◆ **REQUIREMENT**:
Return a copy of every line in the records that includes the word "routing".

◆ **INPUT**:
-.-.-

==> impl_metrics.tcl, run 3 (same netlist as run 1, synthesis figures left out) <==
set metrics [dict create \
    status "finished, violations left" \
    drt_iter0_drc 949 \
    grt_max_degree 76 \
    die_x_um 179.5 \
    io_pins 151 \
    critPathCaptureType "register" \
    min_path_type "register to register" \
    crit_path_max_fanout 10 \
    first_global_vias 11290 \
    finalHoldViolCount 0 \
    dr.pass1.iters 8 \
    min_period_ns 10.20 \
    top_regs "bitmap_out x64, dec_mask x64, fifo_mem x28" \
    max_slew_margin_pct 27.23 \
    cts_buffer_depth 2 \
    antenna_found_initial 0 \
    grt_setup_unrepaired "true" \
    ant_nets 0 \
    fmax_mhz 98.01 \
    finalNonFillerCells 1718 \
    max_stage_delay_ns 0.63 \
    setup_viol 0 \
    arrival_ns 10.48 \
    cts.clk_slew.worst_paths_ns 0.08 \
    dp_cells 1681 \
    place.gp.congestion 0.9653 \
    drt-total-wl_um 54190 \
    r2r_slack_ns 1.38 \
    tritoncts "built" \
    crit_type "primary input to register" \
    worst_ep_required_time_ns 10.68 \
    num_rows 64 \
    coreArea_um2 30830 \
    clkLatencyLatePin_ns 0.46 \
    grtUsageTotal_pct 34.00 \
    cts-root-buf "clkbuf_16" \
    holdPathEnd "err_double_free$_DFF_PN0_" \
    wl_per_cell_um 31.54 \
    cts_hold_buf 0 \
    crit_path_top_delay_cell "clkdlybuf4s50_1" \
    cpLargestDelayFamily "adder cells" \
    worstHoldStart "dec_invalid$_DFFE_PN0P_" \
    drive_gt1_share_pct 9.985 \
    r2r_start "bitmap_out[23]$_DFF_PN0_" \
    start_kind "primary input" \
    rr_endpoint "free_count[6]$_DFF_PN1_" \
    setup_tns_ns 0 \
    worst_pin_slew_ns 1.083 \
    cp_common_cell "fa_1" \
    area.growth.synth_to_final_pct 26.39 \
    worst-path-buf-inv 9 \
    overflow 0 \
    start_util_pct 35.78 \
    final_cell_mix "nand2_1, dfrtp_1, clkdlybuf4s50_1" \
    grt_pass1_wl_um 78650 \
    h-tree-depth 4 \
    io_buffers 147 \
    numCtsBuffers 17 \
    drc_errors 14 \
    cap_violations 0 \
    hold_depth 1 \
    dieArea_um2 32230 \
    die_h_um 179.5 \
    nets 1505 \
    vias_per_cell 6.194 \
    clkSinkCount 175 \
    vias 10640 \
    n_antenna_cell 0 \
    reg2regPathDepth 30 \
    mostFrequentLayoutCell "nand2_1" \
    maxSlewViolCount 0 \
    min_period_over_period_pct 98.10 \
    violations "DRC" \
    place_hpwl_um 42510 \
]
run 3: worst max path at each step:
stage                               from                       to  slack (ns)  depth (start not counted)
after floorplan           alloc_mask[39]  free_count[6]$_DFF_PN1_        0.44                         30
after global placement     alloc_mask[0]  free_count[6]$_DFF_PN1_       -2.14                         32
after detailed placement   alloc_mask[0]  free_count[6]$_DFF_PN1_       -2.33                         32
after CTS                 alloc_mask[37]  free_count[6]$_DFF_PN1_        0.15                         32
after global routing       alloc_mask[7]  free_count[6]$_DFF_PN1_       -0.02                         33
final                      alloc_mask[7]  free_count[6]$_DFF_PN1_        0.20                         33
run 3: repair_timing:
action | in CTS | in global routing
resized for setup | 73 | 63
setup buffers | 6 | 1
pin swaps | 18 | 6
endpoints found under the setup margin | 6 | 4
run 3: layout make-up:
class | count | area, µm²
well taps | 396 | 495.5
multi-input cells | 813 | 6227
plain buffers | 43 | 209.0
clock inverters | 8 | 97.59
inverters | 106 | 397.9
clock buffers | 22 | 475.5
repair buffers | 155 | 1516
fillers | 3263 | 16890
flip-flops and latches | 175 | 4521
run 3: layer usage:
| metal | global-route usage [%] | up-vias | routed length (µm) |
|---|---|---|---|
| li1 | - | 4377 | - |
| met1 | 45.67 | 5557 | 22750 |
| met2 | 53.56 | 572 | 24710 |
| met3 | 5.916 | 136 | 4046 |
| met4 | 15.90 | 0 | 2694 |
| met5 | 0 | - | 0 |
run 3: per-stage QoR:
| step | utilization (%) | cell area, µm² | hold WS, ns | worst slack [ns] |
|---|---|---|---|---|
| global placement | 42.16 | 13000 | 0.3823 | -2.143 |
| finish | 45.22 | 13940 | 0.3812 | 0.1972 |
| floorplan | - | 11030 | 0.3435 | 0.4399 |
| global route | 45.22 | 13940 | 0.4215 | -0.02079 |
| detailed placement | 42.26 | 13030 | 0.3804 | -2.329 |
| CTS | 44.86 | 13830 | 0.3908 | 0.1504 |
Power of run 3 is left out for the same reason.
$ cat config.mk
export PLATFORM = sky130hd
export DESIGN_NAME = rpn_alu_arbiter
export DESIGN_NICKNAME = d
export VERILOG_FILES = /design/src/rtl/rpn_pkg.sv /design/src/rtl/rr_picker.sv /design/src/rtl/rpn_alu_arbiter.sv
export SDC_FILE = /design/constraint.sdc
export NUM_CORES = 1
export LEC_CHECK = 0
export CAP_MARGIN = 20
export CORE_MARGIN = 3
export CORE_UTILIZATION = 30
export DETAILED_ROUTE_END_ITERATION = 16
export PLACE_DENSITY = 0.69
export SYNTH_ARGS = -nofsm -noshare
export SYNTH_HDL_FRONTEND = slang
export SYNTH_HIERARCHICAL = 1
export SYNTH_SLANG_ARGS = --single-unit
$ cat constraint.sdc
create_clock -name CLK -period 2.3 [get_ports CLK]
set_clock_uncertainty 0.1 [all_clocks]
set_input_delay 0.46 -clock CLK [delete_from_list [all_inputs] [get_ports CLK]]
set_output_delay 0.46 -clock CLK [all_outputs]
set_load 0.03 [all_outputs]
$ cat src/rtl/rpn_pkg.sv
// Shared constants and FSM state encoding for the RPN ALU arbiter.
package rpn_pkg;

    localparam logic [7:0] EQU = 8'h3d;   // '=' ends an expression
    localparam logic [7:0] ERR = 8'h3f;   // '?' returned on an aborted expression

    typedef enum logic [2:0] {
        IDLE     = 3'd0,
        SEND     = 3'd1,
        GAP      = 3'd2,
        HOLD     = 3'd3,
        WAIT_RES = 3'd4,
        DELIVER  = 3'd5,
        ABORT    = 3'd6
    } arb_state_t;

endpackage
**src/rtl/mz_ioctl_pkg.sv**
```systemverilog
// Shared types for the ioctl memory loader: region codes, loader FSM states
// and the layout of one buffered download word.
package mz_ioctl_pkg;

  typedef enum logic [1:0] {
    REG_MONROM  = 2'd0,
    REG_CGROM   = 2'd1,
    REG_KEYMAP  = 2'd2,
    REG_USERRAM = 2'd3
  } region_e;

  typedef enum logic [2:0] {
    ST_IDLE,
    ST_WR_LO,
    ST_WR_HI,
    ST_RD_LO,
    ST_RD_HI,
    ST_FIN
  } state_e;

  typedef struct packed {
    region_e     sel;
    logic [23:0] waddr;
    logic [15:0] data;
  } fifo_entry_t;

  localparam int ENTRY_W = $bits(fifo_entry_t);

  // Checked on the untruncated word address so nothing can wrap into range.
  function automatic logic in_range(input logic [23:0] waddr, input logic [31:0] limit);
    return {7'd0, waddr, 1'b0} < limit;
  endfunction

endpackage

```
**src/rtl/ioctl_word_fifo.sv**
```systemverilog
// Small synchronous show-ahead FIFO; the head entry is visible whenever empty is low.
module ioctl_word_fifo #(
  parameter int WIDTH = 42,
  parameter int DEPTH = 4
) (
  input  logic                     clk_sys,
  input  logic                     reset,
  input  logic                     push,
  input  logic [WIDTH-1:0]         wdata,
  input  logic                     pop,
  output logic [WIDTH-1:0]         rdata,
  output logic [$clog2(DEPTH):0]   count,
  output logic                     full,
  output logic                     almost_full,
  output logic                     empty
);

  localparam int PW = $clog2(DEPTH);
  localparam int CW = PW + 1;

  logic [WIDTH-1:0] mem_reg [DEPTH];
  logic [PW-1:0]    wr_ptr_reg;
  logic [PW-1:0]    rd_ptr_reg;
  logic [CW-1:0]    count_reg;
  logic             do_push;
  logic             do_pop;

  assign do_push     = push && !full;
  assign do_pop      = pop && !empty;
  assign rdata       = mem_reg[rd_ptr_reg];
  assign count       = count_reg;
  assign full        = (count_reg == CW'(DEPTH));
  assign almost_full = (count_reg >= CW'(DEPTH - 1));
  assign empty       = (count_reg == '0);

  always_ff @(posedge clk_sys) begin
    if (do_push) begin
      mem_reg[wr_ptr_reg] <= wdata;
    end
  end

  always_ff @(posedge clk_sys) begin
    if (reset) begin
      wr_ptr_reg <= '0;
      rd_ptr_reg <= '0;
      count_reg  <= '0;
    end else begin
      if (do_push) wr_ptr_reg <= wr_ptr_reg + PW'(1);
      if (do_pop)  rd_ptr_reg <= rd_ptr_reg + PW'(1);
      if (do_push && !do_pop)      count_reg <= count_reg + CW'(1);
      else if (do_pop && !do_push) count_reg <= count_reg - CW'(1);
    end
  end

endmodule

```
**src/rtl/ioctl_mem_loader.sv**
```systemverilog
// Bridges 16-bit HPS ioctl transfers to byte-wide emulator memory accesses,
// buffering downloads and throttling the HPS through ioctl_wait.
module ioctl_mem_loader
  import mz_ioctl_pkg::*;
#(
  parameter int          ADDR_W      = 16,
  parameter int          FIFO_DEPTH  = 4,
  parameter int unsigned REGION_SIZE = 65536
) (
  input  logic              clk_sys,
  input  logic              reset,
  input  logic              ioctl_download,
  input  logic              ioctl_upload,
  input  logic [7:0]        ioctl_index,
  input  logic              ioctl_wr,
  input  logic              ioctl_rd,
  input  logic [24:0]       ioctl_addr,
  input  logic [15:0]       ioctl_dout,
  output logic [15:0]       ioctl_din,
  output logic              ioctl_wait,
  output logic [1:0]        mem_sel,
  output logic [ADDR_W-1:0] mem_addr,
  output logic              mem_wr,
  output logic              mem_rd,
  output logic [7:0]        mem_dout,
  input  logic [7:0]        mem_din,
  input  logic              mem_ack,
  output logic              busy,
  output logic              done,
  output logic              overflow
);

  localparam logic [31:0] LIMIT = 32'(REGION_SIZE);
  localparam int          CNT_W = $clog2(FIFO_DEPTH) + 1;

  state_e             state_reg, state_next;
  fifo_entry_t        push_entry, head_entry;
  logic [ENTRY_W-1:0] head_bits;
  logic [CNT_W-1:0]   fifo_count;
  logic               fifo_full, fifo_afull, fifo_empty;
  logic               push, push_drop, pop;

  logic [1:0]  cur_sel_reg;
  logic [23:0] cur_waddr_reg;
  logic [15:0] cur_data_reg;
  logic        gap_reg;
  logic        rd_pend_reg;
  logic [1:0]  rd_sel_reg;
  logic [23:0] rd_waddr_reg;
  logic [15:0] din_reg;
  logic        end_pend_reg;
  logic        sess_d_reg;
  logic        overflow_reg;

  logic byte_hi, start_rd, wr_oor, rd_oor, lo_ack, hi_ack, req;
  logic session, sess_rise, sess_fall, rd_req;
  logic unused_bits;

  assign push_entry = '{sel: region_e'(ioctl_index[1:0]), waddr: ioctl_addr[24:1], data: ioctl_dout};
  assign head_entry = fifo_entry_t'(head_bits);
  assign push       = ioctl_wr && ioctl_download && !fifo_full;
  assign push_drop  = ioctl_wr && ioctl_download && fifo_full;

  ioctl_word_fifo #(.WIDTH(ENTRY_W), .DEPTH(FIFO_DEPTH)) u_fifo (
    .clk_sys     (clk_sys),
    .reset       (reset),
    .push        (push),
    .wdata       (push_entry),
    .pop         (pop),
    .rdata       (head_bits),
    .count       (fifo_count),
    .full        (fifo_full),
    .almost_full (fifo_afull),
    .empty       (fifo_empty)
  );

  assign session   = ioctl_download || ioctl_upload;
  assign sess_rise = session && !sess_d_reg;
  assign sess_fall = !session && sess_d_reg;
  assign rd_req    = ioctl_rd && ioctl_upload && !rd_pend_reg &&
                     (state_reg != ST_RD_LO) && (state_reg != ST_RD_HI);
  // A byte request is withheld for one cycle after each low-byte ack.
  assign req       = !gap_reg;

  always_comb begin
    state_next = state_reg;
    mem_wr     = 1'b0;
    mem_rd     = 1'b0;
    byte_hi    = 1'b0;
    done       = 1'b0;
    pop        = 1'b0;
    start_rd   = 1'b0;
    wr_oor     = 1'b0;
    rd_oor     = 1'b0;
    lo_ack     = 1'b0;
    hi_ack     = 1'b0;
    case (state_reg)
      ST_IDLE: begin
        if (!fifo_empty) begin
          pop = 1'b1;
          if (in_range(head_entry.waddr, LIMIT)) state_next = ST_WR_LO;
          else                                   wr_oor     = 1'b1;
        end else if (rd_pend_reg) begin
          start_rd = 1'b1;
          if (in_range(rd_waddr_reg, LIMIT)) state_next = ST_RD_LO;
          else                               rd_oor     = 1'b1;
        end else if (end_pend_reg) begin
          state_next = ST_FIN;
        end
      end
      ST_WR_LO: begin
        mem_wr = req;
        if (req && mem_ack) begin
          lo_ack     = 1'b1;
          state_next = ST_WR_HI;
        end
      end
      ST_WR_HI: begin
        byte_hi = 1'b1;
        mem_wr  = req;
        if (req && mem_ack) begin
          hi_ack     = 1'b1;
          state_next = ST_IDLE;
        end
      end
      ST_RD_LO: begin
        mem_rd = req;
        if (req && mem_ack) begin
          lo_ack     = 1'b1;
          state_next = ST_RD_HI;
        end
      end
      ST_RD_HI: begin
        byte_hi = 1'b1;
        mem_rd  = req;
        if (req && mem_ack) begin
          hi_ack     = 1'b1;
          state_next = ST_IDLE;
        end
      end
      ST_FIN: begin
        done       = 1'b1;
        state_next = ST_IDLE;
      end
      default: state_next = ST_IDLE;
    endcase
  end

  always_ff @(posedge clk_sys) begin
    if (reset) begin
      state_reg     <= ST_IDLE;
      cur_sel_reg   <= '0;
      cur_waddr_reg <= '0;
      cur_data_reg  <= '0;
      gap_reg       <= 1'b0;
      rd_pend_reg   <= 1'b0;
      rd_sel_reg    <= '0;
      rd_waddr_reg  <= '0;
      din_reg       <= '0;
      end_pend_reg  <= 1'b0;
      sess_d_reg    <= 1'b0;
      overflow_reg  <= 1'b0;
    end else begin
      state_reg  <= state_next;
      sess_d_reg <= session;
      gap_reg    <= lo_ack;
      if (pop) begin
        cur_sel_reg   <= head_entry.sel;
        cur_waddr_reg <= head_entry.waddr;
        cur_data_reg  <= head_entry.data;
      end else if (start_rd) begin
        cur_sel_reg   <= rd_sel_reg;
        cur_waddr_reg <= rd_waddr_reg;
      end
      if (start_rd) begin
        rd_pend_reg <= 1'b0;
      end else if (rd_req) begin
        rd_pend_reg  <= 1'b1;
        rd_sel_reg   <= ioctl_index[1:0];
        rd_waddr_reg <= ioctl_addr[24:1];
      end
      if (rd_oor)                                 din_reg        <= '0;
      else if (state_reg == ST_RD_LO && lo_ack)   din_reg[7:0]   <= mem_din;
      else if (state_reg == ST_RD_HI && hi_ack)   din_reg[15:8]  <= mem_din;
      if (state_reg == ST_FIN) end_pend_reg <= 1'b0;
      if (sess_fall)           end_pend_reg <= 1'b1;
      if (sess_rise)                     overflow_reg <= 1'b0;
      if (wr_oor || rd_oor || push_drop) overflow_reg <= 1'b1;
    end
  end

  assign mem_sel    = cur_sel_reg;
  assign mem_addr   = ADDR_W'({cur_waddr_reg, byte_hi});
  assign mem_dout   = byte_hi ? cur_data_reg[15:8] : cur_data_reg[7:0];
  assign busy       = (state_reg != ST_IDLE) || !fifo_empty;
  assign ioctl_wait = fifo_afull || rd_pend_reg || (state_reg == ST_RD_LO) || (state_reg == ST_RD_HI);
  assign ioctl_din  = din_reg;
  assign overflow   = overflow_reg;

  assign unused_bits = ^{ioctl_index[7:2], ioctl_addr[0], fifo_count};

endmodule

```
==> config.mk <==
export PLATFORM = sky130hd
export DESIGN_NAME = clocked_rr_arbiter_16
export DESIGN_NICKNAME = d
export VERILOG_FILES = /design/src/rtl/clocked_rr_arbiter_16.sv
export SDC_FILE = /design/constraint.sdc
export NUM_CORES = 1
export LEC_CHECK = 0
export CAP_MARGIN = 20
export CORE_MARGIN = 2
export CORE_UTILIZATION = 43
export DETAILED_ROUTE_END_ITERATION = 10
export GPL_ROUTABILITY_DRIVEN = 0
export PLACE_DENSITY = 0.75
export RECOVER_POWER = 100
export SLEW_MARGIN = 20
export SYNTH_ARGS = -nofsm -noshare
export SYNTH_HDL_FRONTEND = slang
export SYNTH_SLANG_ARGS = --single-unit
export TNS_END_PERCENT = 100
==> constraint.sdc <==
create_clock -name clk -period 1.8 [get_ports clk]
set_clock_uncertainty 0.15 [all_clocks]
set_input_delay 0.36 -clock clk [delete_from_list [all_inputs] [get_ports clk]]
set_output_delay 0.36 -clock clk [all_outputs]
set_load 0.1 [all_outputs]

-.-.-

◆ **TASK RESPONSE**:
after global routing       alloc_mask[7]  free_count[6]$_DFF_PN1_       -0.02                         33
action | in CTS | in global routing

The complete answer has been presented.